(WHAT TO DO)
Pull out from the material below all lines with "carry".

(DATASET CONTENT)
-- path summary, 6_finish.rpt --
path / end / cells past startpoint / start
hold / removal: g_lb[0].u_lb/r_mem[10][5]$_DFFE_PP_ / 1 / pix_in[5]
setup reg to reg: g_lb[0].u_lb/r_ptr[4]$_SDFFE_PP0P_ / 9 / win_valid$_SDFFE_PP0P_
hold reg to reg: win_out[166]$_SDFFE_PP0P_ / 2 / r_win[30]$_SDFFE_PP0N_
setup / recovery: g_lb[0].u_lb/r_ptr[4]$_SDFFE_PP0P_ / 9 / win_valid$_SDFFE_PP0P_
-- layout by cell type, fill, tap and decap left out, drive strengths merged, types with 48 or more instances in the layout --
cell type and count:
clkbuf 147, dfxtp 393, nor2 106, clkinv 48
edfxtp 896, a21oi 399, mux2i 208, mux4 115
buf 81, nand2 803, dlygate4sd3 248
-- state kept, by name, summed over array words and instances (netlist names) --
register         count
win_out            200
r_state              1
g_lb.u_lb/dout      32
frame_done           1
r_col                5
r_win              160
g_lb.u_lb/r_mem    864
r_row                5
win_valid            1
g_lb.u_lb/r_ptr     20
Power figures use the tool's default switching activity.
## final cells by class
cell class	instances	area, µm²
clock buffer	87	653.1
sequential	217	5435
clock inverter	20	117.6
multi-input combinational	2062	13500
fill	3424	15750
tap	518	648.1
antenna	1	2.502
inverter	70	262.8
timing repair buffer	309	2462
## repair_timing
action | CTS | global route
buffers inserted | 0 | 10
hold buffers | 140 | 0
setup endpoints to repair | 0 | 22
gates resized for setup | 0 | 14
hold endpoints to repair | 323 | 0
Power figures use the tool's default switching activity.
<file path="config.mk">
export PLATFORM = sky130hd
export DESIGN_NAME = imem_loader
export DESIGN_NICKNAME = d
export VERILOG_FILES = /design/src/rtl/imem_loader_pkg.sv /design/src/rtl/imem_loader_byte_assembler.sv /design/src/rtl/imem_loader.sv
export SDC_FILE = /design/constraint.sdc
export NUM_CORES = 1
export LEC_CHECK = 0
export BUFFER_PORTS_ARGS = -buffer_cell sky130_fd_sc_hd__buf_2
export CORE_MARGIN = 8
export CORE_UTILIZATION = 35
export DETAILED_ROUTE_END_ITERATION = 12
export GPL_TIMING_DRIVEN = 0
export HOLD_SLACK_MARGIN = 0.06
export SETUP_SLACK_MARGIN = 0.4
export SYNTH_ARGS = -nofsm -noshare
export SYNTH_HDL_FRONTEND = slang
export SYNTH_HIERARCHICAL = 1
export SYNTH_SLANG_ARGS = --single-unit
</file>
<file path="constraint.sdc">
create_clock -name clk -period 8.8 [get_ports clk]
set_clock_uncertainty 0.1 [all_clocks]
set_input_delay 1.76 -clock clk [delete_from_list [all_inputs] [get_ports clk]]
set_output_delay 1.76 -clock clk [all_outputs]
set_load 0.03 [all_outputs]
</file>
<file path="src/rtl/imem_loader_pkg.sv">
// Shared definitions for the instruction-memory boot loader.
// Includes the state encoding, word geometry and the length check.
package imem_loader_pkg;

  localparam int BYTES_PER_WORD = 4;
  localparam int DEFAULT_DEPTH  = 64;

  typedef logic [2:0] state_t;

  localparam state_t S_LEN   = 3'd0;
  localparam state_t S_DATA  = 3'd1;
  localparam state_t S_WRITE = 3'd2;
  localparam state_t S_DONE  = 3'd3;
  localparam state_t S_ERR   = 3'd4;

  // Full 32-bit unsigned compare so that huge counts such as 0xFFFFFFFF are rejected.
  function automatic logic len_too_big(input logic [31:0] n, input int depth);
    return n > 32'(depth);
  endfunction

endpackage

</file>
<file path="src/rtl/imem_loader_byte_assembler.sv">
// Little-endian byte-to-word assembler with a wrapping byte counter.
// word_ready is combinational so the completed word is usable on the accepting edge.
module byte_assembler
  import imem_loader_pkg::*;
(
  input  logic        clk,
  input  logic        rst,
  input  logic        i_vld,
  input  logic [7:0]  i_byte,
  output logic [31:0] o_word,
  output logic        o_word_ready
);

  localparam int CNT_W = $clog2(BYTES_PER_WORD);

  logic [CNT_W-1:0] r_cnt;
  logic [23:0]      r_shift;
  logic             w_last;

  assign w_last       = (r_cnt == CNT_W'(BYTES_PER_WORD - 1));
  assign o_word_ready = i_vld && w_last;
  assign o_word       = {i_byte, r_shift};

  always_ff @(posedge clk) begin
    if (rst) begin
      r_cnt <= '0;
    end else if (i_vld) begin
      r_cnt <= r_cnt + CNT_W'(1);
    end
  end

  // Earlier bytes drift toward bit 0, so the first byte lands in bits 7:0.
  always_ff @(posedge clk) begin
    if (i_vld) begin
      r_shift <= {i_byte, r_shift[23:8]};
    end
  end

endmodule

</file>
<file path="src/rtl/imem_loader.sv">
// Boot loader: receives a length-prefixed byte stream, writes it into
// instruction memory one word at a time, and releases the core when complete.
module imem_loader
  import imem_loader_pkg::*;
#(
  parameter int DEPTH  = DEFAULT_DEPTH,
  parameter int ADDR_W = $clog2(DEPTH)
) (
  input  logic              clk,
  input  logic              rst,
  input  logic              in_valid,
  input  logic [7:0]        in_data,
  output logic              in_ready,
  output logic              imem_we,
  output logic [ADDR_W-1:0] imem_addr,
  output logic [31:0]       imem_wdata,
  output logic              cpu_rst,
  output logic              load_done,
  output logic              load_err
);

  state_t            r_state;
  logic [ADDR_W-1:0] r_idx;
  logic [31:0]       r_len;
  logic              r_we;
  logic [ADDR_W-1:0] r_addr;
  logic [31:0]       r_wdata;

  logic              w_acc;
  logic [31:0]       w_word;
  logic              w_word_ready;
  logic              w_last_word;

  assign in_ready    = (r_state == S_LEN) || (r_state == S_DATA);
  assign w_acc       = in_valid && in_ready;
  assign w_last_word = (32'(r_idx) == (r_len - 32'd1));

  byte_assembler u_asm (
    .clk          (clk),
    .rst          (rst),
    .i_vld        (w_acc),
    .i_byte       (in_data),
    .o_word       (w_word),
    .o_word_ready (w_word_ready)
  );

  always_ff @(posedge clk) begin
    if (rst) begin
      r_state <= S_LEN;
      r_idx   <= '0;
      r_len   <= '0;
      r_we    <= 1'b0;
      r_addr  <= '0;
      r_wdata <= '0;
    end else begin
      r_we <= 1'b0;
      case (r_state)
        S_LEN: begin
          if (w_word_ready) begin
            if (w_word == 32'd0) begin
              r_state <= S_DONE;
            end else if (len_too_big(w_word, DEPTH)) begin
              r_state <= S_ERR;
            end else begin
              r_len   <= w_word;
              r_idx   <= '0;
              r_state <= S_DATA;
            end
          end
        end
        // Write strobe is registered here so it rises on the edge that takes the 4th byte.
        S_DATA: begin
          if (w_word_ready) begin
            r_we    <= 1'b1;
            r_addr  <= r_idx;
            r_wdata <= w_word;
            r_state <= S_WRITE;
          end
        end
        S_WRITE: begin
          if (w_last_word) begin
            r_state <= S_DONE;
          end else begin
            r_idx   <= r_idx + ADDR_W'(1);
            r_state <= S_DATA;
          end
        end
        S_DONE:  r_state <= S_DONE;
        S_ERR:   r_state <= S_ERR;
        default: r_state <= S_ERR;
      endcase
    end
  end

  assign imem_we    = r_we;
  assign imem_addr  = r_addr;
  assign imem_wdata = r_wdata;
  assign cpu_rst    = (r_state != S_DONE);
  assign load_done  = (r_state == S_DONE);
  assign load_err   = (r_state == S_ERR);

endmodule

</file>
==> results.md <==
* Status: complete, no violations
* Fraction of layout cells with a size suffix above 1 at 0.176
* PortBufs at 53
* Clk buf depth at 2
* Vias after detailed routing at 3370
* Met2 WL at 4740 µm
* CP startpoint: in_valid
* Num CTS Buffers at 9
* Simple-gate share of the synthesized area at 0.246
* Postcts setup bufs at 0
* Ys Warns at 6
* Slew @ Worst Pin at 1.24 ns
* Type of destination of the critical path: flop
* DRC viols at 0
* IO Pins at 54
* RSZ-0062 raised after global routing: false
* Cell row count at 40
* Area grow syn2layout at 18.0%
* CP arrival at 4.65 ns
* FF-to-FF path depth at 12
* CP delay by family, top: simple AND/OR/NAND/NOR gates
* Mapped Nets at 461
* Hold Crit Start: r_len[21]
* Inserted Diodes at 0
* DR iter-0 viols at 200
* Cell Chain, Critical Path: buf_2, and2_1, and2_2, inv_1, nor4_1, and3_1, clkbuf_1, nor2_1, clkbuf_1, clkbuf_1, and2_1
* Hold depth at 1
* Final wirelength at 10100 µm
* Worst min path class: reg -> reg
* Setup-failing EPs final at 0
* Slew Limit Fails at 0
* Core Region at 0.0120 mm²
* Syn Area/Cell at 9.63 µm²
* Routed wire per std cell at 15.2 µm
* Worst skew pair latency at 0.36 ns
* Hpwl dp at 7380 µm
* Sequential share of the synthesized area at 0.549
* Synth Register Bits at 106
* CTS tree: yes
* Design Area, Final at 0.00508 mm²
* Startpoint Class: input port
* Post-DP Area at 0.00475 mm²
* Setup TNS at 0 ns
* Largest net degree at the start of global routing at 28
* Width of the die at 127 µm
* Antenna violations before repair at 0
* Pwr/cell area at 189 mW/mm²
* First-pass GRT wire length at 16600 µm
* Hold buffer count at CTS at 0
* Tmin final at 4.50 ns
* Cells after synthesis at 447
* Worst-path fanout max at 27
* Multiplexer area fraction after synthesis at 0.0285
* Leak pwr at 1.99 nW
* Antenna Violating Nets Remaining at 0
* H-tree depth at 3
* Max IR drop VDD at 98.8 µV
* Starting Density at 0.358
* Most frequent CP cell: clkbuf_1
* Rel. slew slack at 0.175
* Cell Area, Synth at 0.00430 mm²
* Post-synth EDFFs at 24
* Top_reg_cell synth: dfxtp_1
* CP Depth at 11
* CP max stage delay at 0.93 ns
* Crit path buffers/inverters at 5
* Largest family of logic cells by synthesized area: simple AND/OR/NAND/NOR gates
* First-pass detailed-route iteration total at 4
* Nets at 525
* Root Buffer: clkbuf_16
* Vias in the first global route at 3336
* Die Y at 127 µm
* Total GRT Usage at 0.130
* Die footprint at 0.0161 mm²
* Max stage delay cell, worst path: and2_1
* Met1 WL at 4750 µm
* Max_cap viols at 0
* Clk pin slew, worst setup/hold paths at 0.07 ns
* Fin. Hold Viols at 0
* Placer Congestion at 0.828
* Via density at 5.08
* Fmax at 222 MHz
* Post-synth cell types at 59
* Gr ovfl total at 0
* Xor/xnor cell area share of the yosys netlist at 0.0204
* Final std cells w/o fill at 663
* Post-synth ARST share at 0
* Clock sinks at 106
* WS Path Type: in -> reg
* WP data required at 8.95 ns
* Final worst setup slack at 4.30 ns
* Final period util at 0.511
* Post-cts sizing count at 0
* Pre-CTS setup slack at 3.93 ns
* Post-synthesis compound-gate area fraction at 0.102
* Max layer used: met4
* Synth Area in Adders at 0.00872
* Inst Count DP at 647
* DR WL met3 at 419 µm
* Worst R2R Start: r_state[1]
[cell usage after synthesis, drive strengths merged (3+ instances only)]
cell type / instances / area [µm²]
xor2: 3 / 26.3
or3: 7 / 43.8
inv: 7 / 26.3
nor2: 26 / 97.6
edfxtp: 24 / 721
nand2: 88 / 330
o31ai: 3 / 22.5
and3: 3 / 18.8
mux2i: 10 / 100
and2: 25 / 158
a31oi: 4 / 25.0
buf: 13 / 91.3
nor4: 15 / 151
o21ai: 4 / 20.0
ha: 3 / 37.5
nor3: 11 / 55.1
dfxtp: 82 / 1640
nand3: 3 / 15.0
clkbuf: 20 / 75.1
nand4: 9 / 62.6
or4: 5 / 37.5
xnor2: 7 / 61.3
a21oi: 44 / 224
[worst reg2reg max path: cells and delay by family (launching register included)]
family | cells | cell delay, ns
buffers and inverters | 5 | 1.05
and+or+nand+nor | 7 | 2.32
DFF | 1 | 0.30
[final cells by class]
| cell class | count | area, µm² |
|---|---|---|
| clock buffers | 9 | 225 |
| repair buffers | 53 | 265 |
| multi-input cells | 300 | 1740 |
| fillers | 1200 | 6940 |
| flip-flops and latches | 106 | 2360 |
| plain buffers | 33 | 166 |
| well taps | 147 | 184 |
| clock inverters | 7 | 98.8 |
| inverters | 8 | 30.0 |
[layer usage]
metal | vias to the layer above | global-route usage
li1 | 1684 | -
met1 | 1608 | 0.156
met2 | 65 | 0.212
met3 | 13 | 0.0327
met4 | 0 | 0.0616
met5 | - | 0
[metrics by stage]
step / total power [W] / utilization / hold slack, ns
2_1_floorplan: 0.000536 / - / 0.320
3_3_place_gp: 0.000546 / 0.396 / 0.334
3_5_place_dp: 0.000547 / 0.396 / 0.335
4_1_cts: 0.000970 / 0.423 / 0.354
5_1_grt: 0.000996 / 0.423 / 0.373
6_report: 0.000961 / 0.423 / 0.353
[flip-flops by register name (all words and copies together) (netlist names)]
name           cells
u_asm/r_cnt        2
r_idx              6
imem_we            1
u_asm/r_shift     24
r_len             32
imem_wdata        32
imem_addr          6
r_state            3
[placed cells by master, fill, tap and decap left out, types with 2 or more instances in the layout]
master	count
edfxtp_1	24
or3_1	7
buf_1	2
o41ai_1	2
xor2_1	3
o31ai_1	3
a31oi_1	4
nor4_4	3
clkinv_8	2
or4_1	5
nand4_1	8
buf_4	9
nor3_1	11
nand3_1	3
clkbuf_16	9
nor2_1	26
nor4_1	10
a41oi_1	2
mux2i_1	10
clkbuf_1	20
or4b_1	2
buf_2	54
and3_1	3
nor4_2	2
xnor2_1	7
inv_1	7
o21ai_0	3
nand3b_1	2
nand2_1	88
dfxtp_1	82
inv_8	2
ha_1	3
a21oi_1	43
and2_1	24
[final timing paths]
check                    to  slack, ns
setup / recovery   r_len[8]       4.30
setup reg to reg   r_len[8]       4.95
hold / removal    r_len[21]       0.35
hold reg to reg   r_len[21]       0.35
[cell families after synthesis]
logic type	count (synthesis)
AOI/OAI and AO/OA	72
xor gates and xnor gates	10
adders and majority gates	3
buffers and inverters	41
DFF	106
muxes	12
and+or+nand+nor	203
[report_power, final]
| group | switching [W] | internal, W |
|---|---|---|
| Combinational | 0.0000142 | 0.00000784 |
| Sequential | 0.00000696 | 0.000506 |
| Clock | 0.000196 | 0.000229 |
| Total | 0.000218 | 0.000743 |
(Power assumes the default switching activity.)
File: src/rtl/alu32.sv
// Module: alu32
// Purpose: 32-bit combinational ALU (add/sub/slt/logic) with carry, zero and
//          signed-overflow flags.
// Ports:
//   op_i      ALU control code (alu_pkg encoding)
//   a_i, b_i  operands
//   out_c_o   result
//   cout_c_o  carry-out of the adder (ADD/SUB/SLT), 0 for logic ops
//   zout_c_o  result == 0
//   ovf_c_o   signed overflow of the adder (ADD/SUB/SLT), 0 for logic ops
module alu32
  import alu_pkg::*;
(
  input  logic [OP_W-1:0]   op_i,
  input  logic [DATA_W-1:0] a_i,
  input  logic [DATA_W-1:0] b_i,
  output logic [DATA_W-1:0] out_c_o,
  output logic              cout_c_o,
  output logic              zout_c_o,
  output logic              ovf_c_o
);

  logic              sub_c;
  logic [DATA_W-1:0] b_eff_c;
  logic [DATA_W:0]   sum_c;
  logic              add_ovf_c;

  // SUB and SLT share the adder as a + ~b + 1
  assign sub_c     = (op_i == SUB) || (op_i == SLT);
  assign b_eff_c   = sub_c ? ~b_i : b_i;
  assign sum_c     = {1'b0, a_i} + {1'b0, b_eff_c} + (DATA_W+1)'(sub_c);
  assign add_ovf_c = (a_i[DATA_W-1] == b_eff_c[DATA_W-1]) &&
                     (sum_c[DATA_W-1] != a_i[DATA_W-1]);

  // Result mux; adder flags only meaningful for arithmetic ops
  always_comb begin
    out_c_o  = '0;
    cout_c_o = 1'b0;
    ovf_c_o  = 1'b0;
    unique case (op_i)
      ADD, SUB: begin
        out_c_o  = sum_c[DATA_W-1:0];
        cout_c_o = sum_c[DATA_W];
        ovf_c_o  = add_ovf_c;
      end
      SLT: begin
        // signed less-than is the true sign of a-b, i.e. sign xor overflow
        out_c_o  = DATA_W'(sum_c[DATA_W-1] ^ add_ovf_c);
        cout_c_o = sum_c[DATA_W];
        ovf_c_o  = add_ovf_c;
      end
      XOR:     out_c_o = a_i ^ b_i;
      AND:     out_c_o = a_i & b_i;
      NAND:    out_c_o = ~(a_i & b_i);
      NOR:     out_c_o = ~(a_i | b_i);
      OR:      out_c_o = a_i | b_i;
      default: out_c_o = '0;
    endcase
  end

  assign zout_c_o = (out_c_o == '0);

endmodule

File: src/rtl/alu_op_sequencer.sv
// Module: alu_op_sequencer
// Purpose: registered front/back end around alu32. Accepts one op per
//          valid/ready transfer, holds operands for SETTLE_CYCLES clocks,
//          captures the ALU outputs and presents them on a valid/ready port.
// Ports:
//   clk, rst_n             clock, async active-low reset
//   in_valid/in_ready      op request handshake (in_ready is combinational)
//   in_op, in_a, in_b      op code and operands
//   res_valid/res_ready    result handshake
//   res_data/cout/zero/ovf captured alu32 outputs
//   ovf_sticky, ovf_clr    sticky overflow flag and its synchronous clear
module alu_op_sequencer
  import alu_pkg::*;
#(
  parameter int unsigned SETTLE_CYCLES = 2
) (
  input  logic              clk,
  input  logic              rst_n,
  input  logic              in_valid,
  output logic              in_ready,
  input  logic [OP_W-1:0]   in_op,
  input  logic [DATA_W-1:0] in_a,
  input  logic [DATA_W-1:0] in_b,
  output logic              res_valid,
  input  logic              res_ready,
  output logic [DATA_W-1:0] res_data,
  output logic              res_cout,
  output logic              res_zero,
  output logic              res_ovf,
  output logic              ovf_sticky,
  input  logic              ovf_clr
);

  if ((SETTLE_CYCLES < 1) || (SETTLE_CYCLES > 15)) begin : g_bad_settle
    $error("alu_op_sequencer: SETTLE_CYCLES must be within 1..15");
  end

  localparam logic [CNT_W-1:0] CNT_INIT = CNT_W'(SETTLE_CYCLES - 1);

  state_e            state_q, state_d;
  logic [CNT_W-1:0]  cnt_q, cnt_d;
  logic [OP_W-1:0]   op_q, op_d;
  logic [DATA_W-1:0] a_q, a_d;
  logic [DATA_W-1:0] b_q, b_d;
  logic              res_valid_q, res_valid_d;
  logic [DATA_W-1:0] res_data_q, res_data_d;
  logic              res_cout_q, res_cout_d;
  logic              res_zero_q, res_zero_d;
  logic              res_ovf_q, res_ovf_d;
  logic              ovf_sticky_q, ovf_sticky_d;

  logic [DATA_W-1:0] alu_out_c;
  logic              alu_cout_c;
  logic              alu_zout_c;
  logic              alu_ovf_c;
  logic              capture_c;

  // ALU sees only the operand registers, so its inputs are stable while settling
  alu32 u_alu (
    .op_i     (op_q),
    .a_i      (a_q),
    .b_i      (b_q),
    .out_c_o  (alu_out_c),
    .cout_c_o (alu_cout_c),
    .zout_c_o (alu_zout_c),
    .ovf_c_o  (alu_ovf_c)
  );

  // Ready depends on state and res_ready only, never on in_valid
  assign in_ready = rst_n & ((state_q == IDLE) | ((state_q == DONE) & res_ready));

  assign capture_c = (state_q == SETTLE) && (cnt_q == '0);

  // Next-state and datapath update
  always_comb begin
    state_d      = state_q;
    cnt_d        = cnt_q;
    op_d         = op_q;
    a_d          = a_q;
    b_d          = b_q;
    res_valid_d  = res_valid_q;
    res_data_d   = res_data_q;
    res_cout_d   = res_cout_q;
    res_zero_d   = res_zero_q;
    res_ovf_d    = res_ovf_q;
    ovf_sticky_d = ovf_sticky_q;

    unique case (state_q)
      IDLE: begin
        if (in_valid) begin
          op_d    = in_op;
          a_d     = in_a;
          b_d     = in_b;
          cnt_d   = CNT_INIT;
          state_d = SETTLE;
        end
      end
      SETTLE: begin
        if (capture_c) begin
          res_data_d  = alu_out_c;
          res_cout_d  = alu_cout_c;
          res_zero_d  = alu_zout_c;
          res_ovf_d   = alu_ovf_c;
          res_valid_d = 1'b1;
          state_d     = DONE;
        end else begin
          cnt_d = cnt_q - CNT_W'(1);
        end
      end
      DONE: begin
        if (res_ready) begin
          res_valid_d = 1'b0;
          if (in_valid) begin
            op_d    = in_op;
            a_d     = in_a;
            b_d     = in_b;
            cnt_d   = CNT_INIT;
            state_d = SETTLE;
          end else begin
            state_d = IDLE;
          end
        end
      end
      default: state_d = IDLE;
    endcase

    // Clear first so a same-edge overflow capture wins
    if (ovf_clr) begin
      ovf_sticky_d = 1'b0;
    end
    if (capture_c && alu_ovf_c) begin
      ovf_sticky_d = 1'b1;
    end
  end

  // State and result registers
  always_ff @(posedge clk or negedge rst_n) begin
    if (!rst_n) begin
      state_q      <= IDLE;
      cnt_q        <= '0;
      op_q         <= '0;
      a_q          <= '0;
      b_q          <= '0;
      res_valid_q  <= 1'b0;
      res_data_q   <= '0;
      res_cout_q   <= 1'b0;
      res_zero_q   <= 1'b0;
      res_ovf_q    <= 1'b0;
      ovf_sticky_q <= 1'b0;
    end else begin
      state_q      <= state_d;
      cnt_q        <= cnt_d;
      op_q         <= op_d;
      a_q          <= a_d;
      b_q          <= b_d;
      res_valid_q  <= res_valid_d;
      res_data_q   <= res_data_d;
      res_cout_q   <= res_cout_d;
      res_zero_q   <= res_zero_d;
      res_ovf_q    <= res_ovf_d;
      ovf_sticky_q <= ovf_sticky_d;
    end
  end

  assign res_valid  = res_valid_q;
  assign res_data   = res_data_q;
  assign res_cout   = res_cout_q;
  assign res_zero   = res_zero_q;
  assign res_ovf    = res_ovf_q;
  assign ovf_sticky = ovf_sticky_q;

endmodule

(REPLY TO THE EXERCISE)
// Purpose: 32-bit combinational ALU (add/sub/slt/logic) with carry, zero and
//   cout_c_o  carry-out of the adder (ADD/SUB/SLT), 0 for logic ops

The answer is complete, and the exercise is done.